Cisco's Downmarket Videoconferencing Move
Its $3 billion purchase of Norway's Tandberg will give Cisco videophones that sell for as little as $1,495 to complement its high-end TelePresence systems
If ever a promising technology struggled to take hold, it was videoconferencing. For years, most of the systems that were sold collected dust in conference rooms and office closets, sidelined by hard-to-use controls, flickering video, and maddening audio delays.
But Cisco Systems (CSCO) helped give videoconferencing a new lease on life, when it released its slick TelePresence systems in 2006. Suddenly, it was possible to talk with colleagues across the globe in super-realistic resolution, with a click or two.
But if the world's largest maker of computer networking equipment made videoconferencing cool again, it did so for only a tiny slice of the market. Cisco's TelePresence systems, most of which ship as a specially configured room featuring huge screens, studio-style lighting, and massive bandwidth connections, started at $300,000. Since then it has come out with smaller systems that cost as little as $34,000, but these are still out of reach for all but the biggest, wealthiest corporate clients. "Cisco's approach was definitely going to hit a brick wall," says Andrew Davis, an analyst at Wainhouse Research. "There are only so many CEOs you can take out on the golf course and sell a TelePresence system to."

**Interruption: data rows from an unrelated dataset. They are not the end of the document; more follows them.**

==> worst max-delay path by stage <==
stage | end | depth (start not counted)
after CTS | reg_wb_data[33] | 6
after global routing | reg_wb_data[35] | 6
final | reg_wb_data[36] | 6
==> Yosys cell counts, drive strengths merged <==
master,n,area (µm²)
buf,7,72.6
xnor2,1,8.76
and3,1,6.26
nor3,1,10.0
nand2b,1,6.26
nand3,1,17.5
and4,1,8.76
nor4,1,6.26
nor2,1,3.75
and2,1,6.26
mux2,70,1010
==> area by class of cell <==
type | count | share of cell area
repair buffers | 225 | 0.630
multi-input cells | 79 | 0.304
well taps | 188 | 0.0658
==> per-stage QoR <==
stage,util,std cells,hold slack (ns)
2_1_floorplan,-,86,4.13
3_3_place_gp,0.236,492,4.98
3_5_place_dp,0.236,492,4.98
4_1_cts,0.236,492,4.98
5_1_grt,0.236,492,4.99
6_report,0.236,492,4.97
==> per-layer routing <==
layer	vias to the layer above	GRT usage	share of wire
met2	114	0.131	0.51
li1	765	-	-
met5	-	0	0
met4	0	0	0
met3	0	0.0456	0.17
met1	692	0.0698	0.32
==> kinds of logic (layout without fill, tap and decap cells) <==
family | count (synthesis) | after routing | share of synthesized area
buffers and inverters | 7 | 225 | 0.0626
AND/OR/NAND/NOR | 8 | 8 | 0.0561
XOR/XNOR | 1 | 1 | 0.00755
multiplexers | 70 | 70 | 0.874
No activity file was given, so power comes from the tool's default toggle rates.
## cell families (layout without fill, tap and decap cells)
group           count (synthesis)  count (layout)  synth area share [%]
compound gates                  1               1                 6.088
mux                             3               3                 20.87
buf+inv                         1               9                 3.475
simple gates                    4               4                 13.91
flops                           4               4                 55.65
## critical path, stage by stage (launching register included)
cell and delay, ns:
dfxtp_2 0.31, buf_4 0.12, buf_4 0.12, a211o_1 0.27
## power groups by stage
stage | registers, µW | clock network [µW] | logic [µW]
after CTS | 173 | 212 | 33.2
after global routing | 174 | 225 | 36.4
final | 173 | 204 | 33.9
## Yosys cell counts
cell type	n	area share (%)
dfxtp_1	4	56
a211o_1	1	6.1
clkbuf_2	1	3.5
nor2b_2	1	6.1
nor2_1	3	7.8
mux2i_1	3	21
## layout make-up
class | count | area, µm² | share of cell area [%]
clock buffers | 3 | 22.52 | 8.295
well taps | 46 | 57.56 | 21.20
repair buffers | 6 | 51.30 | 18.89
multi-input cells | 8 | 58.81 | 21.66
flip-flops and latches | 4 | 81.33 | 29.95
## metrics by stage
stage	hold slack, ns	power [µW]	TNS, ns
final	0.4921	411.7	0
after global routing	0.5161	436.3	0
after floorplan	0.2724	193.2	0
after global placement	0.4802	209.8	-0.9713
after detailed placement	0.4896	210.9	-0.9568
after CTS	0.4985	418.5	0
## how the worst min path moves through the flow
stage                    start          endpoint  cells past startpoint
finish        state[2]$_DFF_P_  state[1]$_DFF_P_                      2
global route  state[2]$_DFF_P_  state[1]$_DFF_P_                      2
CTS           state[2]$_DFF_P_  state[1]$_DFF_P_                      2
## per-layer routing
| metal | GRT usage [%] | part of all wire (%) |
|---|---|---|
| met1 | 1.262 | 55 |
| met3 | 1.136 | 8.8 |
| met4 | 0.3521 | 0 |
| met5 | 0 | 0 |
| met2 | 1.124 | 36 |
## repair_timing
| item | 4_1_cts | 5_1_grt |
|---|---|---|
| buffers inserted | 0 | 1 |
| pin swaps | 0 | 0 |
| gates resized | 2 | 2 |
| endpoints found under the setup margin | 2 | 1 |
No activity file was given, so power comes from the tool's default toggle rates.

Melding Tandberg with Pure Digital
That's where Cisco's $3 billion purchase of rival Tandberg, announced on Oct. 1, comes in. The Norway company is the No. 2 player in the $1.5 billion-a-year videoconferencing market, with videophones that go for as little as $1,495. Mix those downmarket systems with Cisco's massive 20,000-person sales force, the largest in the field, and you get "a 9.0 earthquake that really legitimizes videoconferencing as the communication technology of the future for companies," says Davis.
Cisco won't sell videoconferencing in a vacuum. Cisco Executive Vice-President Ned Hooper says Cisco will meld Tandberg's product line with its own collaboration-related technologies, including IP phones and flip cameras acquired earlier this year when the company bought Pure Digital.

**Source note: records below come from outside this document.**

## design/flow/constraint.sdc

```tcl
current_design subtractor

set clk_period 30.2
set clk_io_pct 0.2

create_clock -name clk0 -period $clk_period

set non_clock_inputs [all_inputs -no_clocks]
set_input_delay [expr $clk_period * $clk_io_pct] -clock clk0 $non_clock_inputs
set_output_delay [expr $clk_period * $clk_io_pct] -clock clk0 [all_outputs]
```

## design/flow/design.v

```verilog
module halfAdder (
    a,b,S,cout
);
input a;
input b;
output S;
output cout;
xor(S,a,b);
and(cout,a,b);
endmodule
module fullAdder (
    a,b,cin,S,cout
);
input a;
input b;
input cin;
output S;
output cout;
wire sumAPlusB, carryAPlusB,carry,tmp;
halfAdder h1(.a(a),.b(b),.S(sumAPlusB),.cout(carryAPlusB));
halfAdder h2(.a(cin),.b(sumAPlusB),.S(S),.cout(carry));
halfAdder h3(.a(carry),.b(carryAPlusB),.S(cout),.cout(tmp));  
endmodule
module rca #(
    parameter N = 32
) (
    a,b,S,cout
);
input wire [N-1:0] a;
input wire [N-1:0] b;
output wire [N-1:0] S;  
output wire cout;  
wire carry[N:0];
assign carry[0] = 0;
generate
    genvar i;
    for (i=0; i<N; i=i+1) begin
        fullAdder t (.a(a[i]),.b(b[i]),.cin(carry[i]),.S(S[i]),.cout(carry[i+1])); 
    end
    assign cout = carry[N];
endgenerate
endmodule
module twosComplement #(
    parameter N = 32
) (
    a,c,carry  
);
input wire [N-1:0] a;
output wire[N-1:0] c;
output wire carry;
wire [N-1:0]d;
assign d = ~a;
rca #(.N(N)) dut (.a(d),.b(1),.S(c),.cout(carry));
endmodule
module subtractor #(
    parameter N = 32
) (
    A,B,x
);
input [N-1:0] A;
input [N-1:0] B;
output [N-1:0] x;  
wire [N-1:0] aComp;
wire tmp;
wire sign;
twosComplement #(.N(N)) dut1 (.a(A),.c(aComp),.carry(tmp));
rca #(.N(N)) dut2 (.a(B),.b(aComp),.S(x),.cout(sign));
endmodule
```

That way, workers could attend and contribute to videoconferences from various screens—portable devices, their desktop PCs, or high-def panels in a tricked-out TelePresence room—and be able to not only see other attendees but also share documents, hold chat sessions, and communicate in other ways. "Just as we have transformed the high end with TelePresence, we think the video and collaboration markets are hitting an inflection point," Hooper says. "And now we'll be able to cover the market, from the boardroom to the desktop PC." And of course, all those new heavy-bandwidth communications will need to travel over Cisco-built Internet gear.
Price-Cutting to Move Product
To succeed, Cisco will need to adjust its go-it-alone strategy. So far, Cisco's TelePresence products only work with other Cisco TelePresence systems. The company took this approach in part because it wanted to control the entire experience, like Apple (AAPL) with its iPod, to banish customers' memories of videoconferencing systems of the past.
But despite the company's huge marketing push behind the technology, so far it has fewer than 500 customers. Upstart Lifesize Communications in Austin, Tex., claims 9,000, by comparison, though its products carry a smaller price tag.
To win business, Cisco has had to slash the price or even give away TelePresence systems to customers buying other Cisco products, according to industry analysts and Lifesize CEO Craig Malloy. "That's a reason why they sometimes couldn't give TelePresence away—because it wouldn't work with anything anyone else had," Malloy says. Cisco denies this claim.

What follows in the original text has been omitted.